- **What to do**:
From the listing below, copy out every line where the word "decode" appears.
### Supplied material ###
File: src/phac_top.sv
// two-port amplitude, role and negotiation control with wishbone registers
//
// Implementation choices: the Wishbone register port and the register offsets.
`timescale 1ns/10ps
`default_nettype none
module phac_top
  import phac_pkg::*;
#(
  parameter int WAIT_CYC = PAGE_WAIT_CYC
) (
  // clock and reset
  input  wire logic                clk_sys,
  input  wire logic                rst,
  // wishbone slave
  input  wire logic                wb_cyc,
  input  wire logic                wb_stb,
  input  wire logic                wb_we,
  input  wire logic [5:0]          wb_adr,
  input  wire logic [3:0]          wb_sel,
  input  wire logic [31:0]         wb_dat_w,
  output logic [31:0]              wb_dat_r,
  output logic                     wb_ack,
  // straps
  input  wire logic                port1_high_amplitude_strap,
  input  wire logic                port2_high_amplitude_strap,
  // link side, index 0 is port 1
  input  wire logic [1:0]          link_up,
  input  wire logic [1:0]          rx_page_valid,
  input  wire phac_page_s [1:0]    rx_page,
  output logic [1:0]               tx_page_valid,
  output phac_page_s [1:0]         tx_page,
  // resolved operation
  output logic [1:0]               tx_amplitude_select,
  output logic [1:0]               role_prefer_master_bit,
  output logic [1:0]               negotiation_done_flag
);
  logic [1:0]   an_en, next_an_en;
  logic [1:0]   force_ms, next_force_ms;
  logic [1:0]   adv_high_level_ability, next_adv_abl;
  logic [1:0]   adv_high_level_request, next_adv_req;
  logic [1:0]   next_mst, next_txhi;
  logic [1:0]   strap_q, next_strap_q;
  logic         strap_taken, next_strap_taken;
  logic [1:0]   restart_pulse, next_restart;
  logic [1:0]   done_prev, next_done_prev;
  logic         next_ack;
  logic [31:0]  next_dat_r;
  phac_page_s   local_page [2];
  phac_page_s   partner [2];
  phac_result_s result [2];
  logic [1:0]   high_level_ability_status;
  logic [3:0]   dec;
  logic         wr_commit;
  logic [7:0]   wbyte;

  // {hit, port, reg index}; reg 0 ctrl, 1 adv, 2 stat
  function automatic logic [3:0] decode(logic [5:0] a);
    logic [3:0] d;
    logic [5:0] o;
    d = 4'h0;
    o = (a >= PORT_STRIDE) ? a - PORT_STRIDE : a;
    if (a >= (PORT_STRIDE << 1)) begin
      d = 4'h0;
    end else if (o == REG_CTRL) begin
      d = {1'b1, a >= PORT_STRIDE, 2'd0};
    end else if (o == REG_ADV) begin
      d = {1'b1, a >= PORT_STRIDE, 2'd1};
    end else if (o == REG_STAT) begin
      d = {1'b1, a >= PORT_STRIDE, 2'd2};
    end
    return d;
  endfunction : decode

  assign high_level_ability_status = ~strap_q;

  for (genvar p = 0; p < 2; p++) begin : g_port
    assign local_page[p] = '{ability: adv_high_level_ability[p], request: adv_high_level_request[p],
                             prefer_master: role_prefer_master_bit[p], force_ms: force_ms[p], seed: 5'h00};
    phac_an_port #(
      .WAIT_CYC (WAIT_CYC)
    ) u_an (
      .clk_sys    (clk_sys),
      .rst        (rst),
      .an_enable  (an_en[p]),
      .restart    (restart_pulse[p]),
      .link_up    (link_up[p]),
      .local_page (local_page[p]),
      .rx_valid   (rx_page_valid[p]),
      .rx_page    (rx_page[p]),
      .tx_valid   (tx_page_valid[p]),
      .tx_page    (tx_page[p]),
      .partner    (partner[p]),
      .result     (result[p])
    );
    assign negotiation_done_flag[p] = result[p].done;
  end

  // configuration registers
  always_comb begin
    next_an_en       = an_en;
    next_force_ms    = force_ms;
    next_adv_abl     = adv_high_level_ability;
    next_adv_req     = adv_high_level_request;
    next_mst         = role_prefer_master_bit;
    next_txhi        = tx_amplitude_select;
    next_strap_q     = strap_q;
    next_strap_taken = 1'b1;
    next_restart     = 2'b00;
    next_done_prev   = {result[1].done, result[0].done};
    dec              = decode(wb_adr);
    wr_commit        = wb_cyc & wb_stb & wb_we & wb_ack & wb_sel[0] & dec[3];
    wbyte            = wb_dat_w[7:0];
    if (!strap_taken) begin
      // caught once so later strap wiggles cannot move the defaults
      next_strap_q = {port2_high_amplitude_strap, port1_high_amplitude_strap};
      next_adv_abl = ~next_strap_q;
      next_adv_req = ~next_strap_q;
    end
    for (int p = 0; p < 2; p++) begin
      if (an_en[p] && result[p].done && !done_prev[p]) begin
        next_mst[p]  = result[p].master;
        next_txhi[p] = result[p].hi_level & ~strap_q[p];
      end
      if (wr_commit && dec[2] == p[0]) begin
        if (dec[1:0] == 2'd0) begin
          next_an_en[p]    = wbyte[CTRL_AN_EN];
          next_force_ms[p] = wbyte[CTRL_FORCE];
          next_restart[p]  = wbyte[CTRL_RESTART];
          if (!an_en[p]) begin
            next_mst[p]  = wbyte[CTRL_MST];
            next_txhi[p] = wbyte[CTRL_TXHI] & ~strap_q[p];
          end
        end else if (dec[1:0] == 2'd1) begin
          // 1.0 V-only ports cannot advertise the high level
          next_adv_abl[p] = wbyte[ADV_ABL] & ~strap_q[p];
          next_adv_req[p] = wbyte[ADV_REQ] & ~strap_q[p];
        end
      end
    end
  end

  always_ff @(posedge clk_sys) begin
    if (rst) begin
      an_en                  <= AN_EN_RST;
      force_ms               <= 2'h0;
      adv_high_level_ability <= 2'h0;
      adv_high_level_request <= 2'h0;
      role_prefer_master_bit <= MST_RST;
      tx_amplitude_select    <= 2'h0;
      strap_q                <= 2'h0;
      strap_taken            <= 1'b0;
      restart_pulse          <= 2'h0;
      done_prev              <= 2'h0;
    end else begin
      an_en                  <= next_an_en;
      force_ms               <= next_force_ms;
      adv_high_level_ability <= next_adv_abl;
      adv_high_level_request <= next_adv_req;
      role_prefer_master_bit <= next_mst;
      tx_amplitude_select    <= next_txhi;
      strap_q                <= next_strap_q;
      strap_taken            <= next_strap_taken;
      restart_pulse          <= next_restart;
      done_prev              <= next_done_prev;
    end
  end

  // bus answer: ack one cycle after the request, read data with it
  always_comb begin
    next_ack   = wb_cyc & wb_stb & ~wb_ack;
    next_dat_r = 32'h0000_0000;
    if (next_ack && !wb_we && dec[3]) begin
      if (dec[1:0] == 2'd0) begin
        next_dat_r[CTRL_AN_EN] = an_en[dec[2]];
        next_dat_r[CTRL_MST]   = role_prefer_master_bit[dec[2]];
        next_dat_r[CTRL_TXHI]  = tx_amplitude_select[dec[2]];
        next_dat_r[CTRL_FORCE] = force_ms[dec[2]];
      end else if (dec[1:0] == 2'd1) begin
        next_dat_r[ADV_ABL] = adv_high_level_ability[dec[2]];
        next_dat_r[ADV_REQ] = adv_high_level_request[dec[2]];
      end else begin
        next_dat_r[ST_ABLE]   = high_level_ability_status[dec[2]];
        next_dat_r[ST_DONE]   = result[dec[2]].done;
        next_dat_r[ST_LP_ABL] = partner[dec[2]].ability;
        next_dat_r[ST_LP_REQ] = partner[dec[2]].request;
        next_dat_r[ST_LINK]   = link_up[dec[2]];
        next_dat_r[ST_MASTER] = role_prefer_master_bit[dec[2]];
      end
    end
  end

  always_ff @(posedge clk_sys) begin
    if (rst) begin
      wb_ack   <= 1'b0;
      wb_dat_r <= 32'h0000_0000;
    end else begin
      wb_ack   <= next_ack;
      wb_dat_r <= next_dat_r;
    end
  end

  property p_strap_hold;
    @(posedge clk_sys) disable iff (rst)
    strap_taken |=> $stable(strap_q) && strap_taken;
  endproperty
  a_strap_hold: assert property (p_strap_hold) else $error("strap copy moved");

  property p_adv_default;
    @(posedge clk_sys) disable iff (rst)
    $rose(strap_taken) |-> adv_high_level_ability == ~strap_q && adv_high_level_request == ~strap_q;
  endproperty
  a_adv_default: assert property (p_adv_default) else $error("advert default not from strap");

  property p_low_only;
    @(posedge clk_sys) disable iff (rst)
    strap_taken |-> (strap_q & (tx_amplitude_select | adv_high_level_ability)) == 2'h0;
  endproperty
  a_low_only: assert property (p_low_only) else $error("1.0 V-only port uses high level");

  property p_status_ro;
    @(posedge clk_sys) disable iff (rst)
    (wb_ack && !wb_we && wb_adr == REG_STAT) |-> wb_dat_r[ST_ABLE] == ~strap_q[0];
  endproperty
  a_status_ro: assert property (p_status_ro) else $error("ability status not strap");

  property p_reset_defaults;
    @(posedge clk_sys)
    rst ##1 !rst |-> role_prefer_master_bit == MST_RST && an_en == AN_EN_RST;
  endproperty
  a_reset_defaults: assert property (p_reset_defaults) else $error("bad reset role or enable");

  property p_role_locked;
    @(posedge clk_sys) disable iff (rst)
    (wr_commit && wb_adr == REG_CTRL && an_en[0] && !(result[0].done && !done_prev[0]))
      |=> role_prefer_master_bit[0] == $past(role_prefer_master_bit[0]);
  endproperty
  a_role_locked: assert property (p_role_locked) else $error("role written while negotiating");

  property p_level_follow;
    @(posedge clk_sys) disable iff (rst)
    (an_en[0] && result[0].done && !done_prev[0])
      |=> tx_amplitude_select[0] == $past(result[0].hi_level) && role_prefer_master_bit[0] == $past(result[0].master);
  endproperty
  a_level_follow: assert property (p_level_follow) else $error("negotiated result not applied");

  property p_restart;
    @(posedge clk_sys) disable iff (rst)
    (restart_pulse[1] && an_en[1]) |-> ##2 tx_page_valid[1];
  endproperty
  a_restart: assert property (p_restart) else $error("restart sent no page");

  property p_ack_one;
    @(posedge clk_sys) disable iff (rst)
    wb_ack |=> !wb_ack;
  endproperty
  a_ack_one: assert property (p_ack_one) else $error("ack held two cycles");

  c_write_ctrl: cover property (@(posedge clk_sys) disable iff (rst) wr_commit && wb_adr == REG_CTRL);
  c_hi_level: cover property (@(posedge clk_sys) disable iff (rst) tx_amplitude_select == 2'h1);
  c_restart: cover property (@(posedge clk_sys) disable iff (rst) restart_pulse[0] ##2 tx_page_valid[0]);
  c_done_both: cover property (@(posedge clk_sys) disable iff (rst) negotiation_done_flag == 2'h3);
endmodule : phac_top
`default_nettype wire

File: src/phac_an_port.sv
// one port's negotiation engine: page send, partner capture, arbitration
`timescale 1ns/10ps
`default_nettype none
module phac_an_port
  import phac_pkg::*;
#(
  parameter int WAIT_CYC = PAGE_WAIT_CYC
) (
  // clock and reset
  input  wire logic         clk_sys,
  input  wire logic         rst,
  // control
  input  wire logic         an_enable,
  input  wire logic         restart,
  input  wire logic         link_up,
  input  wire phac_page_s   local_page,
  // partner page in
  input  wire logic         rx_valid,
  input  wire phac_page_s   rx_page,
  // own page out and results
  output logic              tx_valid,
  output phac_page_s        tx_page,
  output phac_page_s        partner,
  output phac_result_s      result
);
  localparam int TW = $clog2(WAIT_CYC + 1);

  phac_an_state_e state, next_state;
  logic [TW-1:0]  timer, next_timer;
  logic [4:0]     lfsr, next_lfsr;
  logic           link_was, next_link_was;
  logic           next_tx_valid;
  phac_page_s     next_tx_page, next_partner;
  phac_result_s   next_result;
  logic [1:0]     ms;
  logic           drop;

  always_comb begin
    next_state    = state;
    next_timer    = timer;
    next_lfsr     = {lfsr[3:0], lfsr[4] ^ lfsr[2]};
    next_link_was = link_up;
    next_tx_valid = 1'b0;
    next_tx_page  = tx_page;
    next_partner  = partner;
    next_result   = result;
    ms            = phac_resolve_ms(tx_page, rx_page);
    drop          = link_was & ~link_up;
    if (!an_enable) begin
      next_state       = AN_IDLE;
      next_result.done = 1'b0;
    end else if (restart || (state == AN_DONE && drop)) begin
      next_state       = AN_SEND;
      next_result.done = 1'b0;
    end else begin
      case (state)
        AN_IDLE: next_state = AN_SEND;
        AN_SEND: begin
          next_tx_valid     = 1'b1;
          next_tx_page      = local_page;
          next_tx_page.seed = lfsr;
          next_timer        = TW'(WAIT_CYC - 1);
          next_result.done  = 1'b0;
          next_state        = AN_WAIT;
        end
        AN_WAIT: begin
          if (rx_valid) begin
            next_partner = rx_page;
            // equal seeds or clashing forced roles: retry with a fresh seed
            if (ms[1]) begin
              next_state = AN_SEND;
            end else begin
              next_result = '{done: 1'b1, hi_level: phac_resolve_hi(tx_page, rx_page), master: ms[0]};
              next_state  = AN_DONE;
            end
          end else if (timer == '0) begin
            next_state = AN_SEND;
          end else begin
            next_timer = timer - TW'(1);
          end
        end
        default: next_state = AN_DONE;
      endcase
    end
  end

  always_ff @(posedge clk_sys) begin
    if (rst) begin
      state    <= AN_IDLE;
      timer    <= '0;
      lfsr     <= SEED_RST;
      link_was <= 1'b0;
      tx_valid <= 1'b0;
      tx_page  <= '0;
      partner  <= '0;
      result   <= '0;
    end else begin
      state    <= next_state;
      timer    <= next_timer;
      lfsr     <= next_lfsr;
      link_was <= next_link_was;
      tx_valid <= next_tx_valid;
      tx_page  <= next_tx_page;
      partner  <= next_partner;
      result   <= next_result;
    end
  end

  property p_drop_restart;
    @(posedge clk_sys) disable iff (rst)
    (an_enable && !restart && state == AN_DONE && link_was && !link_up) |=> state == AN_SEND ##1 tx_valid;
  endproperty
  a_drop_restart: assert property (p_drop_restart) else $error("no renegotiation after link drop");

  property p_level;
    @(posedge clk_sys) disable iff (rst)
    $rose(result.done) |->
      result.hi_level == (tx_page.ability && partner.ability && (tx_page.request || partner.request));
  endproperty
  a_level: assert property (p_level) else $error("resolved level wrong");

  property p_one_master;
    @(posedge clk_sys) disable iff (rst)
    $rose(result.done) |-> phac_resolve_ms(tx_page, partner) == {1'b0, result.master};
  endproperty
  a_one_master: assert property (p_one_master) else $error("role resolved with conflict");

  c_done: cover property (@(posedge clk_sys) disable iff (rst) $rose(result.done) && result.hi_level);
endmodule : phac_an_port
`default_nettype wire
###
- **Reply to the task**:
  function automatic logic [3:0] decode(logic [5:0] a);
  endfunction : decode
    dec              = decode(wb_adr);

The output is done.